## Instructions for the task
Write out each line from the data below that includes the word "metal".
Data listing Block Start
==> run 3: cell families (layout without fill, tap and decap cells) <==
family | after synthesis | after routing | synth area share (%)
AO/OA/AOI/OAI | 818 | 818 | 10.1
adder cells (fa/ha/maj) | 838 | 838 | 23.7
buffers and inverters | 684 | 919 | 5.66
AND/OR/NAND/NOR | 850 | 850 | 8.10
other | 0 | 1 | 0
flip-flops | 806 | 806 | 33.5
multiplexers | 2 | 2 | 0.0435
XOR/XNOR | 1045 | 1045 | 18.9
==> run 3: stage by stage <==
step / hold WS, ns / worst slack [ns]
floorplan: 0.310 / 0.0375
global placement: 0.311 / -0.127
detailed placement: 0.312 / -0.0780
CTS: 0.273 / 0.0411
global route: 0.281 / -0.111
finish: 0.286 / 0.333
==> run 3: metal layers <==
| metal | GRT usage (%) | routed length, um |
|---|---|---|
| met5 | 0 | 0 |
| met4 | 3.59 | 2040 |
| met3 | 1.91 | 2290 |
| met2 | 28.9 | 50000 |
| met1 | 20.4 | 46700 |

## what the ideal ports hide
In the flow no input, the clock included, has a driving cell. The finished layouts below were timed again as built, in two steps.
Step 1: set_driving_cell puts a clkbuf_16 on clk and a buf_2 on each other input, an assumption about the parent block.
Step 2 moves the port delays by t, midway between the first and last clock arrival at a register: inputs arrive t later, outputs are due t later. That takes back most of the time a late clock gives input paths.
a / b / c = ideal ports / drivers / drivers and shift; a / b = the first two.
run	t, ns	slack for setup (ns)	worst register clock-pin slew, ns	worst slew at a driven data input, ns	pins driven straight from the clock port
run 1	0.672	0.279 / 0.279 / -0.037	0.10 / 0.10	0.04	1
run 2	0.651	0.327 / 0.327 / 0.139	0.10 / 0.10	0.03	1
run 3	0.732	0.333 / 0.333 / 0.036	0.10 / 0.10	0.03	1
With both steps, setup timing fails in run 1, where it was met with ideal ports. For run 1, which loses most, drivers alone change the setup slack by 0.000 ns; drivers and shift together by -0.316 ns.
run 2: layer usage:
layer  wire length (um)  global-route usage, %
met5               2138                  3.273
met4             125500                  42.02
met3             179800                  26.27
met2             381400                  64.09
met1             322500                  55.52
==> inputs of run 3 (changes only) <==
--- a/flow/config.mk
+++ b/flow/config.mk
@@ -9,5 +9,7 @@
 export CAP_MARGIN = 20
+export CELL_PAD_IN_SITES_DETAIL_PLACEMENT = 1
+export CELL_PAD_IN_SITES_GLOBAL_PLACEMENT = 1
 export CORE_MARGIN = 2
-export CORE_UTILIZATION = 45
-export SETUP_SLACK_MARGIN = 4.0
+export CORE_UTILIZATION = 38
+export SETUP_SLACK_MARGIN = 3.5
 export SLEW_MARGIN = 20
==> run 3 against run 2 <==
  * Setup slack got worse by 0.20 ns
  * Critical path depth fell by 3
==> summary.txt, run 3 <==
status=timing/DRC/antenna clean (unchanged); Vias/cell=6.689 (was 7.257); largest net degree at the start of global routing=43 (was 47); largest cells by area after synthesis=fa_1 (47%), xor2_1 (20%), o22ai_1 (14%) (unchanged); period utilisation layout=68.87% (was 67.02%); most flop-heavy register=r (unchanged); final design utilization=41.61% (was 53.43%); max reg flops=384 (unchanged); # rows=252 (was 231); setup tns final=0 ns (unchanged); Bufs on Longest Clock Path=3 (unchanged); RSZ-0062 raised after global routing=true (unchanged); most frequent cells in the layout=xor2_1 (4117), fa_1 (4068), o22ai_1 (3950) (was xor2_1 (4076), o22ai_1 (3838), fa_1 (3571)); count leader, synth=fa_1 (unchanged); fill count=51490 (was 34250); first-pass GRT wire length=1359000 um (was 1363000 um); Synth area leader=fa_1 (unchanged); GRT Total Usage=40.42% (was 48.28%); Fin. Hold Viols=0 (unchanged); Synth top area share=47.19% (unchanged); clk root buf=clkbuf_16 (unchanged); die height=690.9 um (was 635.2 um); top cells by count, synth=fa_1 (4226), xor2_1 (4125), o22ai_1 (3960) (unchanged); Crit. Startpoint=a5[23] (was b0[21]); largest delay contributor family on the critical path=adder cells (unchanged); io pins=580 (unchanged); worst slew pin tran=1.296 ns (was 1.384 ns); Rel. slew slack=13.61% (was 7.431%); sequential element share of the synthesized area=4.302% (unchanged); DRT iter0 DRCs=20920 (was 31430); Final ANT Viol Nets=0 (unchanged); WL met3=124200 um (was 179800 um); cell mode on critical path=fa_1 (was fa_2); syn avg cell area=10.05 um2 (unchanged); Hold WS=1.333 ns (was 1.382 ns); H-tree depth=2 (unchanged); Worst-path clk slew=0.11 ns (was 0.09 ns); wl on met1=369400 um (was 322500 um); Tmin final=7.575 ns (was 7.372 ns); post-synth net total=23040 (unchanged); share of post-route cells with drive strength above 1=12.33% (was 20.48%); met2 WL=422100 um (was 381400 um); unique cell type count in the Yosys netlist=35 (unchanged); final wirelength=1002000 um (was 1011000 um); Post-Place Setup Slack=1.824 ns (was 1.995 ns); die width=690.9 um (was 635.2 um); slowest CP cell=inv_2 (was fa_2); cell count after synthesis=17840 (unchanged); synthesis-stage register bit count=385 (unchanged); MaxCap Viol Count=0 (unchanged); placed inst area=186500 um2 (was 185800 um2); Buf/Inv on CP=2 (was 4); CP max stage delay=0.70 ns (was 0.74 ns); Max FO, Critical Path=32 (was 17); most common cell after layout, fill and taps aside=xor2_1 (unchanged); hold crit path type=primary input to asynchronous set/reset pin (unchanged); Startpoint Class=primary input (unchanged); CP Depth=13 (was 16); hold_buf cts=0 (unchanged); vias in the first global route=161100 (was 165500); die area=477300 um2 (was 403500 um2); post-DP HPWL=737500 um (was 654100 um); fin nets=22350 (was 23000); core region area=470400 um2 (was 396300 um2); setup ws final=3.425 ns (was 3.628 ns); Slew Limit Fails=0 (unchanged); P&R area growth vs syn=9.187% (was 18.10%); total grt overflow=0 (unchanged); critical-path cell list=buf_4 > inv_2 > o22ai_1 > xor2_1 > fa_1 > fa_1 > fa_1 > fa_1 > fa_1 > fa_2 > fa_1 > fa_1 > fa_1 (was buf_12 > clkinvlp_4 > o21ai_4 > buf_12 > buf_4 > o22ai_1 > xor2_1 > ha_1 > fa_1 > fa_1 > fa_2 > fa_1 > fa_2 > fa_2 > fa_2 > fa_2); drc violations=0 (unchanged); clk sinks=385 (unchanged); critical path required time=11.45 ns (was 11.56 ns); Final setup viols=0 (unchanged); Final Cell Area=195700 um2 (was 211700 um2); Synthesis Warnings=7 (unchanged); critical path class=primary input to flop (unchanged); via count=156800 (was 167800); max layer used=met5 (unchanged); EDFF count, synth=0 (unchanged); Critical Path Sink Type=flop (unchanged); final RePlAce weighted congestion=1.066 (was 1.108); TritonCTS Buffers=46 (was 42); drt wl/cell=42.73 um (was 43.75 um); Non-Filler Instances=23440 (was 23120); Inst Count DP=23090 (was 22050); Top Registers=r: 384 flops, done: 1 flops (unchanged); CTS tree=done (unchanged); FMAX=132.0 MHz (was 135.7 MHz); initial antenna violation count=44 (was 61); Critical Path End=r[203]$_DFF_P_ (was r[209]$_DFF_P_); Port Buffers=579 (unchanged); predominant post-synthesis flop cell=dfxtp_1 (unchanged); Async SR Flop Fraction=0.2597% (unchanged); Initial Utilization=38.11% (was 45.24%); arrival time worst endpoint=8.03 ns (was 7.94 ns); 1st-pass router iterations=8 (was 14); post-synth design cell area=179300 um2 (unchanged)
What follows belongs to an exercise in optimizing a design on an open flow for small area and a short achievable clock period; a production flow would make more cautious choices. Where RTL was checked, it was by simulation tests only, not by an equivalence proof against the original. Only the layout flow was run in runs 1 and 2; the RTL was not checked for function there. Power and IR drop assume default switching activity.

==> flow/design.v <==
module pipe_cut
#( parameter
        W = 1,
        EN = 1
) (
    input wire clk,
    input wire [W-1:0] d,
    output wire [W-1:0] q
);
    generate
        if (EN) begin : r
            reg [W-1:0] q_r;
            always @(posedge clk) q_r <= d;
            assign q = q_r;
        end
        else begin : w
            assign q = d;
        end
    endgenerate
endmodule
module int2fp_bfloat16 (
    input wire [15:0] mag,
    output wire [3:0] lz,
    output wire [14:0] frac
);
    wire [15:0] t1, t2, t3, t4;
    assign lz[3] = ~|mag[15:8];
    assign t1 = lz[3] ? {mag[7:0], 8'd0} : mag;
    assign lz[2] = ~|t1[15:12];
    assign t2 = lz[2] ? {t1[11:0], 4'd0} : t1;
    assign lz[1] = ~|t2[15:14];
    assign t3 = lz[1] ? {t2[13:0], 2'd0} : t2;
    assign lz[0] = ~t3[15];
    assign t4 = lz[0] ? {t3[14:0], 1'b0} : t3;
    assign frac = t4[14:0];
endmodule
module fp_mult_8x8 (
    input wire [6:0] a,
    input wire [6:0] b,
    output wire [15:0] p
);
    wire qm_1 = (a[0] & b[6]) ^ (a[1] & b[5]);
    wire qm_2 = (a[0] & b[6]) & (a[1] & b[5]);
    wire qm_3 = a[0] ^ b[0] ^ (a[1] & b[6]);
    wire qm_4 = (a[0] & b[0]) | (a[0] & (a[1] & b[6])) | (b[0] & (a[1] & b[6]));
    wire qm_5 = (a[2] & b[5]) ^ (a[3] & b[4]);
    wire qm_6 = (a[2] & b[5]) & (a[3] & b[4]);
    wire qm_7 = a[1] ^ b[1] ^ (a[2] & b[6]);
    wire qm_8 = (a[1] & b[1]) | (a[1] & (a[2] & b[6])) | (b[1] & (a[2] & b[6]));
    wire qm_9 = (a[3] & b[5]) ^ (a[4] & b[4]);
    wire qm_10 = (a[3] & b[5]) & (a[4] & b[4]);
    wire qm_11 = a[2] ^ b[2] ^ (a[3] & b[6]);
    wire qm_12 = (a[2] & b[2]) | (a[2] & (a[3] & b[6])) | (b[2] & (a[3] & b[6]));
    wire qm_13 = (a[0] & b[4]) ^ (a[1] & b[3]);
    wire qm_14 = (a[0] & b[4]) & (a[1] & b[3]);
    wire qm_15 = (a[0] & b[5]) ^ (a[1] & b[4]) ^ (a[2] & b[3]);
    wire qm_16 = ((a[0] & b[5]) & (a[1] & b[4])) | ((a[0] & b[5]) & (a[2] & b[3])) | ((a[1] & b[4]) & (a[2] & b[3]));
    wire qm_17 = (a[3] & b[2]) ^ (a[4] & b[1]);
    wire qm_18 = (a[3] & b[2]) & (a[4] & b[1]);
    wire qm_19 = qm_1 ^ (a[2] & b[4]) ^ (a[3] & b[3]);
    wire qm_20 = (qm_1 & (a[2] & b[4])) | (qm_1 & (a[3] & b[3])) | ((a[2] & b[4]) & (a[3] & b[3]));
    wire qm_21 = (a[4] & b[2]) ^ (a[5] & b[1]) ^ (a[6] & b[0]);
    wire qm_22 = ((a[4] & b[2]) & (a[5] & b[1])) | ((a[4] & b[2]) & (a[6] & b[0])) | ((a[5] & b[1]) & (a[6] & b[0]));
    wire qm_23 = qm_3 ^ qm_5 ^ (a[4] & b[3]);
    wire qm_24 = (qm_3 & qm_5) | (qm_3 & (a[4] & b[3])) | (qm_5 & (a[4] & b[3]));
    wire qm_25 = (a[5] & b[2]) ^ (a[6] & b[1]) ^ qm_2;
    wire qm_26 = ((a[5] & b[2]) & (a[6] & b[1])) | ((a[5] & b[2]) & qm_2) | ((a[6] & b[1]) & qm_2);
    wire qm_27 = qm_7 ^ qm_9 ^ (a[5] & b[3]);
    wire qm_28 = (qm_7 & qm_9) | (qm_7 & (a[5] & b[3])) | (qm_9 & (a[5] & b[3]));
    wire qm_29 = (a[6] & b[2]) ^ qm_4 ^ qm_6;
    wire qm_30 = ((a[6] & b[2]) & qm_4) | ((a[6] & b[2]) & qm_6) | (qm_4 & qm_6);
    wire qm_31 = qm_11 ^ (a[4] & b[5]) ^ (a[5] & b[4]);
    wire qm_32 = (qm_11 & (a[4] & b[5])) | (qm_11 & (a[5] & b[4])) | ((a[4] & b[5]) & (a[5] & b[4]));
    wire qm_33 = (a[6] & b[3]) ^ qm_8 ^ qm_10;
    wire qm_34 = ((a[6] & b[3]) & qm_8) | ((a[6] & b[3]) & qm_10) | (qm_8 & qm_10);
    wire qm_35 = a[3] ^ b[3] ^ (a[4] & b[6]);
    wire qm_36 = (a[3] & b[3]) | (a[3] & (a[4] & b[6])) | (b[3] & (a[4] & b[6]));
    wire qm_37 = (a[5] & b[5]) ^ (a[6] & b[4]) ^ qm_12;
    wire qm_38 = ((a[5] & b[5]) & (a[6] & b[4])) | ((a[5] & b[5]) & qm_12) | ((a[6] & b[4]) & qm_12);
    wire qm_39 = a[4] ^ b[4] ^ (a[5] & b[6]);
    wire qm_40 = (a[4] & b[4]) | (a[4] & (a[5] & b[6])) | (b[4] & (a[5] & b[6]));
    wire qm_41 = (a[0] & b[3]) ^ (a[1] & b[2]);
    wire qm_42 = (a[0] & b[3]) & (a[1] & b[2]);
    wire qm_43 = qm_13 ^ (a[2] & b[2]) ^ (a[3] & b[1]);
    wire qm_44 = (qm_13 & (a[2] & b[2])) | (qm_13 & (a[3] & b[1])) | ((a[2] & b[2]) & (a[3] & b[1]));
    wire qm_45 = qm_15 ^ qm_17 ^ (a[5] & b[0]);
    wire qm_46 = (qm_15 & qm_17) | (qm_15 & (a[5] & b[0])) | (qm_17 & (a[5] & b[0]));
    wire qm_47 = qm_19 ^ qm_21 ^ qm_16;
    wire qm_48 = (qm_19 & qm_21) | (qm_19 & qm_16) | (qm_21 & qm_16);
    wire qm_49 = qm_23 ^ qm_25 ^ qm_20;
    wire qm_50 = (qm_23 & qm_25) | (qm_23 & qm_20) | (qm_25 & qm_20);
    wire qm_51 = qm_27 ^ qm_29 ^ qm_24;
    wire qm_52 = (qm_27 & qm_29) | (qm_27 & qm_24) | (qm_29 & qm_24);
    wire qm_53 = qm_31 ^ qm_33 ^ qm_28;
    wire qm_54 = (qm_31 & qm_33) | (qm_31 & qm_28) | (qm_33 & qm_28);
    wire qm_55 = qm_35 ^ qm_37 ^ qm_32;
    wire qm_56 = (qm_35 & qm_37) | (qm_35 & qm_32) | (qm_37 & qm_32);
    wire qm_57 = qm_39 ^ (a[6] & b[5]) ^ qm_36;
    wire qm_58 = (qm_39 & (a[6] & b[5])) | (qm_39 & qm_36) | ((a[6] & b[5]) & qm_36);
    wire qm_59 = a[5] ^ b[5] ^ (a[6] & b[6]);
    wire qm_60 = (a[5] & b[5]) | (a[5] & (a[6] & b[6])) | (b[5] & (a[6] & b[6]));
    wire qm_61 = (a[0] & b[2]) ^ (a[1] & b[1]);
    wire qm_62 = (a[0] & b[2]) & (a[1] & b[1]);
    wire qm_63 = qm_41 ^ (a[2] & b[1]) ^ (a[3] & b[0]);
    wire qm_64 = (qm_41 & (a[2] & b[1])) | (qm_41 & (a[3] & b[0])) | ((a[2] & b[1]) & (a[3] & b[0]));
    wire qm_65 = qm_43 ^ (a[4] & b[0]) ^ qm_42;
    wire qm_66 = (qm_43 & (a[4] & b[0])) | (qm_43 & qm_42) | ((a[4] & b[0]) & qm_42);
    wire qm_67 = qm_45 ^ qm_14 ^ qm_44;
    wire qm_68 = (qm_45 & qm_14) | (qm_45 & qm_44) | (qm_14 & qm_44);
    wire qm_69 = qm_47 ^ qm_18 ^ qm_46;
    wire qm_70 = (qm_47 & qm_18) | (qm_47 & qm_46) | (qm_18 & qm_46);
    wire qm_71 = qm_49 ^ qm_22 ^ qm_48;
    wire qm_72 = (qm_49 & qm_22) | (qm_49 & qm_48) | (qm_22 & qm_48);
    wire qm_73 = qm_51 ^ qm_26 ^ qm_50;
    wire qm_74 = (qm_51 & qm_26) | (qm_51 & qm_50) | (qm_26 & qm_50);
    wire qm_75 = qm_53 ^ qm_30 ^ qm_52;
    wire qm_76 = (qm_53 & qm_30) | (qm_53 & qm_52) | (qm_30 & qm_52);
    wire qm_77 = qm_55 ^ qm_34 ^ qm_54;
    wire qm_78 = (qm_55 & qm_34) | (qm_55 & qm_54) | (qm_34 & qm_54);
    wire qm_79 = qm_57 ^ qm_38 ^ qm_56;
    wire qm_80 = (qm_57 & qm_38) | (qm_57 & qm_56) | (qm_38 & qm_56);
    wire qm_81 = qm_59 ^ qm_40 ^ qm_58;
    wire qm_82 = (qm_59 & qm_40) | (qm_59 & qm_58) | (qm_40 & qm_58);
    wire qm_83 = a[6] ^ b[6] ^ qm_60;
    wire qm_84 = (a[6] & b[6]) | (a[6] & qm_60) | (b[6] & qm_60);
    wire [15:0] x = {1'b0, 1'b1, qm_83, qm_81, qm_79, qm_77, qm_75, qm_73, qm_71, qm_69, qm_67, qm_65, qm_63, qm_61, (a[0] & b[1]), (a[0] & b[0])};
    wire [15:0] y = {1'b0, qm_84, qm_82, qm_80, qm_78, qm_76, qm_74, qm_72, qm_70, qm_68, qm_66, qm_64, qm_62, (a[2] & b[0]), (a[1] & b[0]), 1'b0};
    assign p = x + y;
endmodule
This is an optimization exercise on Yosys and OpenROAD, whose aim is small area and a short achievable clock period, not a production implementation. In this exercise RTL edits were held to simulation tests only and were not proved equivalent to the original. Power is estimated from default activity; no workload was simulated.

### design/flow/config.mk
export PLATFORM = sky130hd
export DESIGN_NAME = CPU
export DESIGN_NICKNAME = CPU
export VERILOG_FILES = /design/flow/design.v
export SDC_FILE = /design/flow/constraint.sdc
export NUM_CORES = 4
export LEC_CHECK = 0
export ABC_AREA = 1
export CAP_MARGIN = 20
export CORE_MARGIN = 2
export CORE_UTILIZATION = 40
export GPL_ROUTABILITY_DRIVEN = 0
export SLEW_MARGIN = 20
export SYNTH_HIERARCHICAL = 1
### design/flow/constraint.sdc
create_clock -name core_clock -period 32.0 [get_ports {clock}]
set_input_delay 6.4000 -clock core_clock [delete_from_list [all_inputs] [get_ports {clock}]]
set_output_delay 6.4000 -clock core_clock [all_outputs]
set_load 0.01 [all_outputs]
### design/flow/design.v
module CPU(clock,reset,MemData,MemOut,rd,wr,PC,IR,MBR,AC,MAR,SR);
input clock;
input reset;
input signed [15:0] MemData;
output reg signed [15:0] MemOut;
output reg [10:0] PC,MAR;
output reg signed [15:0] IR,MBR;
output signed [15:0] AC;
output reg wr,rd;
output [3:0] SR;    
reg [2:0] state;
reg signed [15:0] ACr;      
reg [3:0] SRr;
reg accSel;                 
wire [3:0] op = IR[15:12];
wire       m  = IR[11];
wire        ld   = (op == 4'h1);
wire        sub  = (op == 4'h4);
wire        ls   = ld | (op == 4'h3) | sub;   
wire        mul  = (op == 4'h5);
wire        dv   = (op == 4'h6);
wire        sa   = ACr[15];
wire [15:0] lorA;
assign lorA[0] = 1'b0;
genvar ga;
generate
  for (ga = 1; ga < 16; ga = ga + 1) begin : la
    assign lorA[ga] = |ACr[ga-1:0];
  end
endgenerate
wire [15:0] absa = {16{dv}} & (ACr ^ ({16{sa}} & lorA));
reg  [15:0] absAr;
always @(posedge clock) absAr <= absa;
reg ldq, subq, lsq, mulq, dvq;
always @(posedge clock) begin
  ldq <= ld; subq <= sub; lsq <= ls; mulq <= mul; dvq <= dv;
end
wire [15:0] d1, B1c;
wire        cin1;
wire [4:0] s3_r, s3_q;
cpu_s3 u_s3(.MemData(MemData), .IRlo(IR[11:0]), .dv(dvq), .sub(subq), .absAr(absAr),
            .ACr(ACr), .d1(d1), .cin1(cin1), .B1c(B1c), .r_out(s3_r), .q_out(s3_q));
reg [15:0] B1r;
reg        cinr, d1s;
always @(posedge clock)
  if (state == 3'd3) begin
    B1r <= B1c; cinr <= cin1; d1s <= d1[15];
  end
reg [4:0] p1r, p1q;
always @(posedge clock) begin
  p1r <= s3_r;
  p1q <= s3_q;
end
wire [13:0] s4_r;
wire [8:0] s4_q;
cpu_s4 u_s4(.p1r(p1r), .absAr(absAr), .ACr(ACr), .B1r(B1r), .cinr(cinr), .dv(dvq),
            .r_out(s4_r), .q_out(s4_q));
reg [13:0] p2r;
reg [13:0] p2q;
always @(posedge clock) begin
  p2r <= s4_r;
  p2q <= {p1q, s4_q};
end
wire [15:0] res;
wire [3:0]  resf;
cpu_s0 u_s0(.p2r(p2r), .p2q(p2q), .absAr(absAr), .ACr(ACr), .SRr(SRr), .accSel(accSel),
            .B1r(B1r), .cinr(cinr), .d1s(d1s), .dv(dvq), .mul(mulq), .ls(lsq), .ld(ldq), .sub(subq),
            .res(res), .resf(resf), .AC(AC), .SR(SR));
always @(posedge clock) begin
  if (reset) begin
    PC <= 0; MAR <= 0; IR <= 0; MBR <= 0; ACr <= 0; MemOut <= 0; SRr <= 0;
    rd <= 1; wr <= 0;
    accSel <= 0;
    state <= 0;
  end else
  case (state)
  0: begin
    rd <= 1; wr <= 0;
    MAR <= PC;
    if (accSel) begin
      ACr <= res;
      SRr <= resf;
    end
    accSel <= 0;
    state <= 1;
  end
  1: begin
    rd <= 1; wr <= 0;
    IR <= MemData;
    PC <= PC + 1'b1;
    state <= 2;
  end
  2: begin
    if (m) MAR <= IR[10:0];
    state <= 3;
  end
  3: begin
    state <= 4;
    case (op)
      4'h1, 4'h3, 4'h4, 4'h5, 4'h6: MBR <= d1;
      4'h2: begin MBR <= ACr; rd <= 0; wr <= 1; end
      4'h7: begin PC <= MAR; state <= 0; end
      4'h8: if (SRr[3]) begin PC <= MAR; state <= 0; end
      default: ;
    endcase
  end
  4: begin
    state <= 0;
    case (op)
      4'h2: MemOut <= MBR;
      4'h1, 4'h3, 4'h4, 4'h5, 4'h6: accSel <= 1'b1;
      default: ;
    endcase
  end
  default: state <= 0;
  endcase
end
endmodule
Data listing Block End
## Answer space
==> run 3: metal layers <==
| metal | GRT usage (%) | routed length, um |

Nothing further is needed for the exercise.